September 25, 2020 Headline News 1 Comment Email Email

For some smaller travel companies struggling to contend with the pandemic and subsequent collapse of air transport, Australia’s planned new insolvency rules (which will resemble the US “Chapter 11” bankruptcy protection provisions), could be a lifesaver.

Announcing Federal Government plans to overhaul insolvency rules, Treasurer Josh Frydenberg said the changes would help viable businesses survive the recession caused by the Covid-19 pandemic.

“Rather than going into a liquidation process where they lose control of the company, we want those businesses to stay in control, to restructure their balance sheet, to work out an agreement with the creditors and then to get out on the other side of this virus,” Frydenberg said.

Chapter 11 is a fairly familiar term in the travel industry, because many American airlines have been in and out of it over the decades. It affords some protection from creditors and administrators while a company tries to trade itself out of its difficulties.

Australia is devising a simplified system to suit smaller businesses, facing liabilities of less than $1 million. Smaller companies proliferate in Australia’s travel, tourism and hospitality industries. The new provisions may offer firms in dire straits a lifeline to survival, as they look forward to borders reopening, planes starting to fly again and the economy gradually reviving.

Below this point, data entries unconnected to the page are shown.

## config.mk

```make
export PLATFORM = sky130hd
export DESIGN_NAME = periodic_soft_timer_table_top
export DESIGN_NICKNAME = d
export VERILOG_FILES = /design/src/pstt_pkg.sv /design/src/pstt_table.sv /design/src/pstt_eval.sv /design/src/periodic_soft_timer_table_top.sv
export SDC_FILE = /design/constraint.sdc
export NUM_CORES = 1
export LEC_CHECK = 0
export BUFFER_PORTS_ARGS = -buffer_cell sky130_fd_sc_hd__buf_4
export CELL_PAD_IN_SITES_DETAIL_PLACEMENT = 1
export CELL_PAD_IN_SITES_GLOBAL_PLACEMENT = 1
export CORE_MARGIN = 5
export CORE_UTILIZATION = 36
export DETAILED_ROUTE_END_ITERATION = 12
export PLACE_DENSITY = 0.51
export RECOVER_POWER = 50
export SKIP_CTS_REPAIR_TIMING = 1
export SLEW_MARGIN = 30
export SYNTH_ARGS = -nofsm -noshare
export SYNTH_HDL_FRONTEND = slang
export SYNTH_SLANG_ARGS = --single-unit
```

## constraint.sdc

```tcl
create_clock -name i_clk -period 11.3 [get_ports i_clk]
set_clock_uncertainty 0.05 [all_clocks]
set_input_delay 2.26 -clock i_clk [delete_from_list [all_inputs] [get_ports i_clk]]
set_output_delay 2.26 -clock i_clk [all_outputs]
set_load 0.01 [all_outputs]
```
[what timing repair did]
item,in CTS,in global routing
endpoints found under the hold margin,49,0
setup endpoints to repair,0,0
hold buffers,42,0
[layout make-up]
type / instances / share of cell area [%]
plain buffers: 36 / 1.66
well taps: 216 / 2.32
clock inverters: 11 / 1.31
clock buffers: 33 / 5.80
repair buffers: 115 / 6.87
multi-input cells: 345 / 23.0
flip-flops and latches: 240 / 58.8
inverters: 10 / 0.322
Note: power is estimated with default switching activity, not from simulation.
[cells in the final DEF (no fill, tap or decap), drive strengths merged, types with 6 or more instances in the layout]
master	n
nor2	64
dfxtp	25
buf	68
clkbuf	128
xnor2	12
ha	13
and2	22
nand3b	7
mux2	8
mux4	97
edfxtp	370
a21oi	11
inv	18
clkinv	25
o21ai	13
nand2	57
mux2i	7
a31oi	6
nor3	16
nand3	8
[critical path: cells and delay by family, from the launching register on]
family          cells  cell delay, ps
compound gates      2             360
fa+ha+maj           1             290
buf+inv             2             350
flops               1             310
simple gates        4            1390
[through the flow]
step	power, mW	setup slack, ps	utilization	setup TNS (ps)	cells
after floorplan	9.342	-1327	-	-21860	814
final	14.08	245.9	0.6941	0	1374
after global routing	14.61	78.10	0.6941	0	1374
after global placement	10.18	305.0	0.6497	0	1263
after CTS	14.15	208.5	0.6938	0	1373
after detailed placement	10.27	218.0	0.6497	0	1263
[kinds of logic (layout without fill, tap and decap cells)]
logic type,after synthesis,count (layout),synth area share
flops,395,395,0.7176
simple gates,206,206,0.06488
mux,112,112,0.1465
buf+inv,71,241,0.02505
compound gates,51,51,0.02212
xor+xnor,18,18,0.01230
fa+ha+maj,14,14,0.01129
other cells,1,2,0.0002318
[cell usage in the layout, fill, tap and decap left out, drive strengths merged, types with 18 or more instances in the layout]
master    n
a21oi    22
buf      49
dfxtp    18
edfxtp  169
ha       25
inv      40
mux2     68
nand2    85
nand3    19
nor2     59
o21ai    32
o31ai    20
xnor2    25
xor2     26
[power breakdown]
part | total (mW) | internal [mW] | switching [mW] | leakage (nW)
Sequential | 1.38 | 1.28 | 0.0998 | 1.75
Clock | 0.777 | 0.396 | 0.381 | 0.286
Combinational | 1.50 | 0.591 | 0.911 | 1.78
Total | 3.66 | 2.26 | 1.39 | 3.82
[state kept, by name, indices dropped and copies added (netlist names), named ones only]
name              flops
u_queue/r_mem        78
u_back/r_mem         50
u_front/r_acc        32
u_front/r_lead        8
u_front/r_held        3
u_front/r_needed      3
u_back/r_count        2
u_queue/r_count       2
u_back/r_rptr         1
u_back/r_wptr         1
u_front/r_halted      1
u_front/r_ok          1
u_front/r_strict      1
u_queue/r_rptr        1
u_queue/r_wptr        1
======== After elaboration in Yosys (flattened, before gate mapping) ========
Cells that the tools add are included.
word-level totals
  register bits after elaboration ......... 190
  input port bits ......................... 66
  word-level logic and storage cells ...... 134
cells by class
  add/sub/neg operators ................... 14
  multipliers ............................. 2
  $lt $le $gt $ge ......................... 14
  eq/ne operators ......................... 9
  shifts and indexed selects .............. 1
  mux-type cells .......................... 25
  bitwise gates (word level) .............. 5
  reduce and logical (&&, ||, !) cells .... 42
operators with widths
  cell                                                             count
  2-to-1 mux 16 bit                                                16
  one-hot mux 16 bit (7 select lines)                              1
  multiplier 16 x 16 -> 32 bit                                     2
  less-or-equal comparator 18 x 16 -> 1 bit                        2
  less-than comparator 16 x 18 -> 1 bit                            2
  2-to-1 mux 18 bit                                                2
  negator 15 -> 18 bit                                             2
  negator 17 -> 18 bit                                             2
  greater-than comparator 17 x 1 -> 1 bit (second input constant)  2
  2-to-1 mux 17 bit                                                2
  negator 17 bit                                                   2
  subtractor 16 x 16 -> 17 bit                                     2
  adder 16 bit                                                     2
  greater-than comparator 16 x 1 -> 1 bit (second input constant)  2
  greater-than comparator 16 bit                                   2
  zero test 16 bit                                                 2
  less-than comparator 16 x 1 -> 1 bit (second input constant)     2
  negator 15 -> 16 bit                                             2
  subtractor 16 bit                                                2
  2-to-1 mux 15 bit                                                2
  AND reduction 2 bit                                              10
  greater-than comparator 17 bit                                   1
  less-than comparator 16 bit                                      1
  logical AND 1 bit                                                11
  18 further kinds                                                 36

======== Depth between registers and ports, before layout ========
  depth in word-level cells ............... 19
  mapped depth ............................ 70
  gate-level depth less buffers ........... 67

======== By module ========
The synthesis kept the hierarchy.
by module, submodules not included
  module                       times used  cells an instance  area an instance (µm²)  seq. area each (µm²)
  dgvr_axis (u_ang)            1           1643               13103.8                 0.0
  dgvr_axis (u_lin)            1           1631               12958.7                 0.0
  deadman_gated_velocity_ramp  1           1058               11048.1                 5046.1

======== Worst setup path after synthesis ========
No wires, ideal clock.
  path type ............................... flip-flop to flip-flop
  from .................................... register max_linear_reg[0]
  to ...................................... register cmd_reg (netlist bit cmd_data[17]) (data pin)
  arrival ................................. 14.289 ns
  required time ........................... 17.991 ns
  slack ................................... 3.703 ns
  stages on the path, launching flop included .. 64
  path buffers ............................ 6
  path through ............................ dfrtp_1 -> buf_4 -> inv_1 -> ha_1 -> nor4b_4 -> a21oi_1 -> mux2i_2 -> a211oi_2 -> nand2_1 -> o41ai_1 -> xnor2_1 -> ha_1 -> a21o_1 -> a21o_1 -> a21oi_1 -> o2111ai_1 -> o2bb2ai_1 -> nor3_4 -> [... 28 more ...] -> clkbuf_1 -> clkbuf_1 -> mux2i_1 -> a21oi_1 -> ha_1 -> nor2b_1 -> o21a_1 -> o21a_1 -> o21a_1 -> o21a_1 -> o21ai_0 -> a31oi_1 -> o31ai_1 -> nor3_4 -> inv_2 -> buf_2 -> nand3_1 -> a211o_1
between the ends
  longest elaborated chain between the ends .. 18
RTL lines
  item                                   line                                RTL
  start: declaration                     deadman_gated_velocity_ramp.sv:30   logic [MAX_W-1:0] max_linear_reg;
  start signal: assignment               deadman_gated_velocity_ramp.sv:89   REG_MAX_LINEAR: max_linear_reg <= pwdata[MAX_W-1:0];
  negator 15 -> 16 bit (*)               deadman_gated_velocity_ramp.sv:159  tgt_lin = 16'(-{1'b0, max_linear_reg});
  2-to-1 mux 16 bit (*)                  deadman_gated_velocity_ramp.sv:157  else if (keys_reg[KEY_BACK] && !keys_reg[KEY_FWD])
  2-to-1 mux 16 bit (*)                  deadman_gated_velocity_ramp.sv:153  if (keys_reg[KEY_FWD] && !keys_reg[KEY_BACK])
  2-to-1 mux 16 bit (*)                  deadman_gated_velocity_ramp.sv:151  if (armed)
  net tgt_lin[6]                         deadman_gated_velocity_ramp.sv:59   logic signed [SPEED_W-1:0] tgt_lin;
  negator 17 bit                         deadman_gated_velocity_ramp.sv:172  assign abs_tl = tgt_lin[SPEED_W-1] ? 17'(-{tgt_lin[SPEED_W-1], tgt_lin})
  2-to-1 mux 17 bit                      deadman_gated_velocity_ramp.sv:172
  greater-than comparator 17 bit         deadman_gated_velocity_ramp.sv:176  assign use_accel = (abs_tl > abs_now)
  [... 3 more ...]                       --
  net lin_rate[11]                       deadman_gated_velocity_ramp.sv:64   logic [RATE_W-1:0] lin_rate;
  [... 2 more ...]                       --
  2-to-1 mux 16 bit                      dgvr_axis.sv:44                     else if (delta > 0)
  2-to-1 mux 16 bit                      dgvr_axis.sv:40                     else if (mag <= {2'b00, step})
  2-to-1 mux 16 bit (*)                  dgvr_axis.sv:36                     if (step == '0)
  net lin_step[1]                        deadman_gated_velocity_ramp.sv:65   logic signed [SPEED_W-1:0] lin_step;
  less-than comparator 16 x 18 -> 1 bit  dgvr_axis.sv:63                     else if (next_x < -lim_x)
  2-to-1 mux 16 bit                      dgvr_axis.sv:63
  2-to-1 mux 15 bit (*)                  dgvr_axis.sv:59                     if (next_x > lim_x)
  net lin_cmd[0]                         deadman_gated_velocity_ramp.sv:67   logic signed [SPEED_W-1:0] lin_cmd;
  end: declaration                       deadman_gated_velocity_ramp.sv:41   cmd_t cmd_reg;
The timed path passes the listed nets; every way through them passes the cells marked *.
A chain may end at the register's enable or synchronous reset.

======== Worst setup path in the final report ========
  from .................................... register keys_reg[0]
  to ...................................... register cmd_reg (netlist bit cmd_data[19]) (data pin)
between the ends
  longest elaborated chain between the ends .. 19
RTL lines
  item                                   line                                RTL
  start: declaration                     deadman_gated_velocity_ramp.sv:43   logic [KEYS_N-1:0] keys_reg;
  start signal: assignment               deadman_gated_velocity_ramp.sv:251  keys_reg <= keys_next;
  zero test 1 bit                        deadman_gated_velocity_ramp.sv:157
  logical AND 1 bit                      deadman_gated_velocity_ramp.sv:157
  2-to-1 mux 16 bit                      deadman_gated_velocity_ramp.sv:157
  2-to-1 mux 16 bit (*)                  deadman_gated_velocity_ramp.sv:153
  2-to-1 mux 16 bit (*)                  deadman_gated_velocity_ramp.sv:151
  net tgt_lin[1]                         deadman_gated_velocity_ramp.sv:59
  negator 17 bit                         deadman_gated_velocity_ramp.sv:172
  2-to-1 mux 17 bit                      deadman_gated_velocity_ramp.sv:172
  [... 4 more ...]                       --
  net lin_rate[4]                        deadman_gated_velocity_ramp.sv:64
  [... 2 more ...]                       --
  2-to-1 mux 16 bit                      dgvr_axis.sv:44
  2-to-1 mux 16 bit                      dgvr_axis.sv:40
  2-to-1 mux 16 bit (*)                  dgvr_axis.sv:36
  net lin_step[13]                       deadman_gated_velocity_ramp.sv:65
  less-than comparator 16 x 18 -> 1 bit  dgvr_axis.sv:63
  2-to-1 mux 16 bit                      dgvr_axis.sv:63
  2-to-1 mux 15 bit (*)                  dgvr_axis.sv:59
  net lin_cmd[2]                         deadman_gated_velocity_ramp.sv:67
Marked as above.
## config.mk

```make
export PLATFORM = sky130hd
export DESIGN_NAME = doubly_linked_list_manager_unit
export DESIGN_NICKNAME = d
export VERILOG_FILES = /design/src/hw/rtl/dllm_pkg.sv /design/src/hw/rtl/dllm_ram.sv /design/src/hw/rtl/dllm_ctrl.sv /design/src/hw/rtl/dllm_dpath.sv /design/src/hw/rtl/doubly_linked_list_manager_unit.sv
export SDC_FILE = /design/constraint.sdc
export NUM_CORES = 1
export LEC_CHECK = 0
export BUFFER_PORTS_ARGS = -buffer_cell sky130_fd_sc_hd__buf_2
export CORE_MARGIN = 3
export CORE_UTILIZATION = 40
export DETAILED_ROUTE_END_ITERATION = 7
export PLACE_DENSITY = 0.59
export SYNTH_ARGS = -nofsm -noshare
export SYNTH_HDL_FRONTEND = slang
export SYNTH_SLANG_ARGS = --single-unit
export TNS_END_PERCENT = 20
```

## constraint.sdc

```tcl
create_clock -name clk -period 11.85 [get_ports clk]
set_clock_uncertainty 0.05 [all_clocks]
set_input_delay 0.5925 -clock clk [delete_from_list [all_inputs] [get_ports clk]]
set_output_delay 0.5925 -clock clk [all_outputs]
set_load 0.01 [all_outputs]
```
===== config.mk =====
export PLATFORM = sky130hd
export DESIGN_NAME = blzd_front
export DESIGN_NICKNAME = d
export VERILOG_FILES = /design/src/hw/rtl/blzd_pkg.sv /design/src/hw/rtl/blzd_front.sv
export SDC_FILE = /design/constraint.sdc
export NUM_CORES = 1
export LEC_CHECK = 0
export ABC_AREA = 1
export BUFFER_PORTS_ARGS = -buffer_cell sky130_fd_sc_hd__buf_2
export CAP_MARGIN = 20
export CORE_AREA = 2 2 46 48
export CTS_BUF_LIST = sky130_fd_sc_hd__clkbuf_16
export DETAILED_ROUTE_END_ITERATION = 7
export DIE_AREA = 0 0 48 50
export PLACE_DENSITY = 0.73
export SYNTH_ARGS = -nofsm -noshare
export SYNTH_HDL_FRONTEND = slang
export SYNTH_SLANG_ARGS = --single-unit

===== constraint.sdc =====
create_clock -name clk -period 1.82 [get_ports clk]
set_input_delay 0.364 -clock clk [delete_from_list [all_inputs] [get_ports clk]]
set_output_delay 0.364 -clock clk [all_outputs]
set_load 0.05 [all_outputs]

===== src/hw/rtl/blzd_pkg.sv =====
package blzd_pkg;

    localparam int WindowDepth  = 65536;
    localparam int TableEntries = 52;

    localparam logic [2:0] ST_BYTE   = 3'd0;
    localparam logic [2:0] ST_NEED   = 3'd1;
    localparam logic [2:0] ST_DONE   = 3'd2;
    localparam logic [2:0] ST_ACCEPT = 3'd3;
    localparam logic [2:0] ST_REJECT = 3'd4;

    localparam logic REQ_OFFER = 1'b0;
    localparam logic REQ_STEP  = 1'b1;

    typedef struct packed {
        logic       req_type;
        logic [7:0] in_byte;
    } req_t;

    typedef struct packed {
        logic [2:0]  status;
        logic [7:0]  out_byte;
        logic [15:0] out_addr;
    } rsp_t;

endpackage


===== src/hw/rtl/blzd_front.sv =====
module blzd_front (
    input  logic              clk,
    input  logic              rst_n,
    input  logic              s_tvalid,
    output logic              s_tready,
    input  blzd_pkg::req_t    s_req,
    output logic              q_valid,
    input  logic              q_ready,
    output blzd_pkg::req_t    q_req
);
    import blzd_pkg::*;

    // two-entry request queue
    req_t   buf_reg [2];
    logic   [1:0] cnt_reg;
    logic   rd_reg, wr_reg;
    logic   push, pop;

    assign s_tready = (cnt_reg != 2'd2);
    assign push     = s_tvalid && s_tready;
    assign q_valid  = (cnt_reg != 2'd0);
    assign pop      = q_valid && q_ready;
    assign q_req    = buf_reg[rd_reg];

    always_ff @(posedge clk)
    begin
        if (push)
        begin
            buf_reg[wr_reg] <= s_req;
        end
    end

    always_ff @(posedge clk or negedge rst_n)
    begin
        if (!rst_n)
        begin
            cnt_reg <= 2'd0;
            rd_reg  <= 1'b0;
            wr_reg  <= 1'b0;
        end
        else
        begin
            if (push)
            begin
                wr_reg <= ~wr_reg;
            end
            if (pop)
            begin
                rd_reg <= ~rd_reg;
            end
            cnt_reg <= cnt_reg + {1'b0, push} - {1'b0, pop};
        end
    end
endmodule


# Yosys cells after proc, flatten, opt, wreduce, memory -nomap -nowiden
# Memory sizes are Yosys's and may differ from the RTL's.
# Index checks and enable logic that the tools add are counted.
dict set report classes {
  mux 2
  n_reduce_logical 3
  n_addsub 2
  n_lt_le_gt_ge 0
  multipliers 0
  n_shift 0
  n_bitwise 2
  eq_ne 1
  n_div 0
}
# op count
set op_table {}
lappend op_table {{2-bit by 1-bit adder with 2-bit output} 1}
lappend op_table {{1-bit logical AND} 2}
lappend op_table {{1-bit 2-to-1 mux} 2}
lappend op_table {{2-bit inequality test, second input constant} 1}
lappend op_table {{1-bit NOT} 2}
lappend op_table {{2-bit nonzero test} 1}
lappend op_table {{2-bit by 1-bit subtractor with 2-bit output} 1}
dict set report totals {
  elab_cells 14
  reg_bits 4
  in_bits 13
  latch_bits 0
  out_inout_bits 11
  ramBits 18
  mem_count 1
  rom_bits 0
}
# memory words width read_ports rd_clocked_by_memory_dff wr line_no
set mem_list {}
lappend mem_list {buf_reg 2 9 1 0 1 blzd_front.sv:14} ;# req_t buf_reg [2];

# Logic depth before layout (Yosys ltp)
# Gate-level depths: netlist of run 1.
dict set report depth {
  ltp_word 4
  mapped_depth 10
  depth_no_buf 10
}

# Worst setup path after synthesis of run 1
# OpenSTA, ideal clock, no wires.
dict set report synth_timing {
  kind {reg-to-reg}
  start {register cnt_reg[1]}
  end {memory buf_reg[1][0] (netlist name), enable pin}
  setup_slack_ns 0.282
  path_stages_with_launch 4
  required_ns 1.446
  setup_ns 0.374
  synth_period_minus_slack_ns 1.538
  path_buffers 0
  arrival_time_ns 1.163
  path_cell_list {dfrtp_1 nand2_2 nand2_4 nor2_1}
}
dict set report synth_between {
  elab_chain_cells 4
}
# element line_no
set synth_rtl {}
lappend synth_rtl {{start: declaration} blzd_front.sv:15} ;# logic [1:0] cnt_reg;
lappend synth_rtl {{start signal: assignment} blzd_front.sv:51} ;# cnt_reg <= cnt_reg + {1'b0, push} - {1'b0, pop};
lappend synth_rtl {{2-bit inequality test} blzd_front.sv:19} ;# assign s_tready = (cnt_reg != 2'd2);
lappend synth_rtl {{named net s_tready} blzd_front.sv:5} ;# output logic s_tready,
lappend synth_rtl {{1-bit logical AND} blzd_front.sv:20} ;# assign push = s_tvalid && s_tready;
lappend synth_rtl {{1-bit 2-to-1 mux} blzd_front.sv:27} ;# if (push)
lappend synth_rtl {{1-bit 2-to-1 mux (implied by the code)} blzd_front.sv:29} ;# buf_reg[wr_reg] <= s_req;
lappend synth_rtl {{end: declaration} blzd_front.sv:14}
# The timed path passes the listed nets, and every way through them passes these cells.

Large companies will have to work under existing insolvency rules.

Australia’s treasurer Josh Frydenberg

Key points of the new system, as outlined by ABC News yesterday, are:

  • Finance bodies expect a wave of insolvencies when emergency protections for business owners expire at the end of the year.
  • The reforms will allow small businesses to restructure their debts while remaining in control of their business, the Treasurer says.
  • The cost of putting a business into administration or liquidation can be so expensive it consumes the remaining assets of small businesses.

The changes will entail small business owners retaining control of their company and assets, rather than being placed immediately in the hands of administrators or creditors.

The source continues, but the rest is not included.